Poverty Reduction through Increased Farm Animal Productivity in Ghana

The importance of good quality animal protein in safeguarding the livelihoods of women and children cannot be overemphasized. Several attempts have been made in the past to ensure the provision of quality protein as part of efforts to ensure food security in Ghana. One such programme is the Rearing for Food and Jobs (RFJ). The RFJ is one of the five models of the government’s flagship five-year agricultural improvement programme under the theme “Planting for Food and Jobs” (PFJ). The objective of the RFJ is to develop a competitive and more efficient livestock industry that increases domestic production, reduces importation of livestock products and contributes to employment generation and to the improvement of livelihoods of livestock value chain actors and the national economy. This model was launched in 2019 and expected to end in 2023.

Under the RFJ programme, elite stock of chickens (both broilers and layers), sheep, goats and pigs were supplied to some beneficiary farmers. For instance, 116,000 six weeks old cockerels were distributed to 11,600 smallholder farmers (30% female) throughout Ghana at half their market price. In addition, a total of 8,107 sheep were distributed to 775 farmers in the Upper West, Upper East, Northern, North East, Savanna and Oti regions and 1,290 goats were supplied to the National Goat Breeding station at Kintampo, the Pong Tamale Breeding station and 25 private farmers. Under the pig improvement model, a total of 351 pig farmers (30% females) in the Western, Western North, Ashanti and Volta regions were supplied with five gilts each and they were to pay back in kind (with an interest of three piglets for each gilt received) within two years.

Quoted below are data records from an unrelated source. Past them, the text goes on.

===== src/rtl/core/hrgb_rgb_pipe.sv =====
// stages 4 to 6: p, q, t terms and per-sector channel select
// depends on hrgb_pkg
module hrgb_rgb_pipe #(
    parameter int unsigned FRACTION_BITS = hrgb_pkg::FRACTION_BITS_DEF
) (
    input  logic                             i_clk,
    input  logic                             i_rst_n,
    input  logic                             i_valid,
    output logic                             o_ready,
    input  logic [hrgb_pkg::SECTOR_W-1:0]    i_sector,
    input  logic [FRACTION_BITS-1:0]         i_frac,
    input  logic [FRACTION_BITS-1:0]         i_saturation,
    input  logic [FRACTION_BITS-1:0]         i_brightness,
    output logic                             o_valid,
    input  logic                             i_ready,
    output logic [FRACTION_BITS-1:0]         o_red,
    output logic [FRACTION_BITS-1:0]         o_green,
    output logic [FRACTION_BITS-1:0]         o_blue
);
    import hrgb_pkg::*;

    localparam int unsigned OW = FRACTION_BITS + 1;
    localparam int unsigned PW = 2 * FRACTION_BITS + 1;
    localparam logic [OW-1:0] ONE = {1'b1, {FRACTION_BITS{1'b0}}};

    logic                     r_v4, r_v5, r_v6;
    logic                     en4, en5, en6;

    logic [OW-1:0]            n_inv_s, n_inv_f, n_inv_sf, n_inv_sg;
    logic [PW-1:0]            n_p_full, n_sf_full, n_sg_full, n_q_full, n_t_full;

    logic [SECTOR_W-1:0]      r4_sector, r5_sector;
    logic [FRACTION_BITS-1:0] r4_sf, r4_sg, r4_p;
    logic [FRACTION_BITS-1:0] r5_q, r5_t, r5_p;
    logic [FRACTION_BITS-1:0] n_red, n_green, n_blue;
    logic [FRACTION_BITS-1:0] r_red, r_green, r_blue;

    assign en6     = !r_v6 || i_ready;
    assign en5     = !r_v5 || en6;
    assign en4     = !r_v4 || en5;
    assign o_ready = en4;

    always_ff @(posedge i_clk) begin
        if (!i_rst_n) begin
            r_v4 <= 1'b0;
            r_v5 <= 1'b0;
            r_v6 <= 1'b0;
        end else begin
            if (en4) r_v4 <= i_valid;
            if (en5) r_v5 <= r_v4;
            if (en6) r_v6 <= r_v5;
        end
    end

    // stage 4: p = v*(1-s), s*f, s*(1-f)
    assign n_inv_s   = ONE - OW'(i_saturation);
    assign n_inv_f   = ONE - OW'(i_frac);
    assign n_p_full  = PW'(i_brightness) * PW'(n_inv_s);
    assign n_sf_full = PW'(i_saturation) * PW'(i_frac);
    assign n_sg_full = PW'(i_saturation) * PW'(n_inv_f);

    // stage 5: q = v*(1-s*f), t = v*(1-s*(1-f))
    assign n_inv_sf  = ONE - OW'(r4_sf);
    assign n_inv_sg  = ONE - OW'(r4_sg);
    assign n_q_full  = PW'(i_brightness) * PW'(n_inv_sf);
    assign n_t_full  = PW'(i_brightness) * PW'(n_inv_sg);

    // stage 6: channel select, sector 5 shares the default arm
    always_comb begin
        case (r5_sector)
            SECTOR_0: begin n_red = i_brightness; n_green = r5_t; n_blue = r5_p; end
            SECTOR_1: begin n_red = r5_q; n_green = i_brightness; n_blue = r5_p; end
            SECTOR_2: begin n_red = r5_p; n_green = i_brightness; n_blue = r5_t; end
            SECTOR_3: begin n_red = r5_p; n_green = r5_q; n_blue = i_brightness; end
            SECTOR_4: begin n_red = r5_t; n_green = r5_p; n_blue = i_brightness; end
            default:  begin n_red = i_brightness; n_green = r5_p; n_blue = r5_q; end
        endcase
    end

    always_ff @(posedge i_clk) begin
        if (en4 && i_valid) begin
            r4_sector <= i_sector;
            r4_p      <= n_p_full[2*FRACTION_BITS-1:FRACTION_BITS];
            r4_sf     <= n_sf_full[2*FRACTION_BITS-1:FRACTION_BITS];
            r4_sg     <= n_sg_full[2*FRACTION_BITS-1:FRACTION_BITS];
        end
        if (en5 && r_v4) begin
            r5_sector <= r4_sector;
            r5_p      <= r4_p;
            r5_q      <= n_q_full[2*FRACTION_BITS-1:FRACTION_BITS];
            r5_t      <= n_t_full[2*FRACTION_BITS-1:FRACTION_BITS];
        end
        if (en6 && r_v5) begin
            r_red   <= n_red;
            r_green <= n_green;
            r_blue  <= n_blue;
        end
    end

    assign o_valid = r_v6;
    assign o_red   = r_red;
    assign o_green = r_green;
    assign o_blue  = r_blue;

endmodule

In order to sustain the gains made under the RFJ programme, the government of Ghana in consultations with stakeholders identified a number of bottlenecks that can be put under two broad themes:

  1. Genetic improvement of local poultry and livestock species.
  2. Valorisation of the numerous agro-industrial byproducts as feed for poultry and livestock production.

The urgent need for all stakeholders to contribute to the genetic improvement of local poultry and livestock species for sustainable food and nutritional security, especially for rural household dwellers was identified. Under this broad area, the specific areas of priority to the Government of Ghana include the following poultry and livestock species:

  • Domestication and improvement of Grasscutter farming;
  • Characterization, conservation, genetic improvement and commercialization of local chicken and guinea fowl ecotypes;
  • Genetic improvement of the local Ashanti Black/Dwarf pig;
  • Genetic improvement of the local sheep and goat breeds;
  • Genetic improvement of Ghana Shorthorn, Sanga, N´dama cattle breeds and their crosses.

Additionally, feed cost constitutes up to 80% of the cost of animal production primarily due to competition with humans for the same feed ingredients. The high cost of feed is one of the biggest challenges faced by local farmers. To mitigate this problem and help drive the production cost downwards, there is the need to explore the use of locally available cheap non-conventional feed resources in animal feeding. The government of Ghana therefore places premium on the valorisation of the numerous agro-industrial byproducts as feed for poultry and livestock production. The agro-industrial byproducts and non-conventional feed resources of interest include the following:

  • Cocoa pod husk;
  • Brewers’ spent malt;
  • Pito mash;
  • Black soldier fly and other insects.

These bottlenecks when fully addressed will optimize and sustain the gains of the RFJ.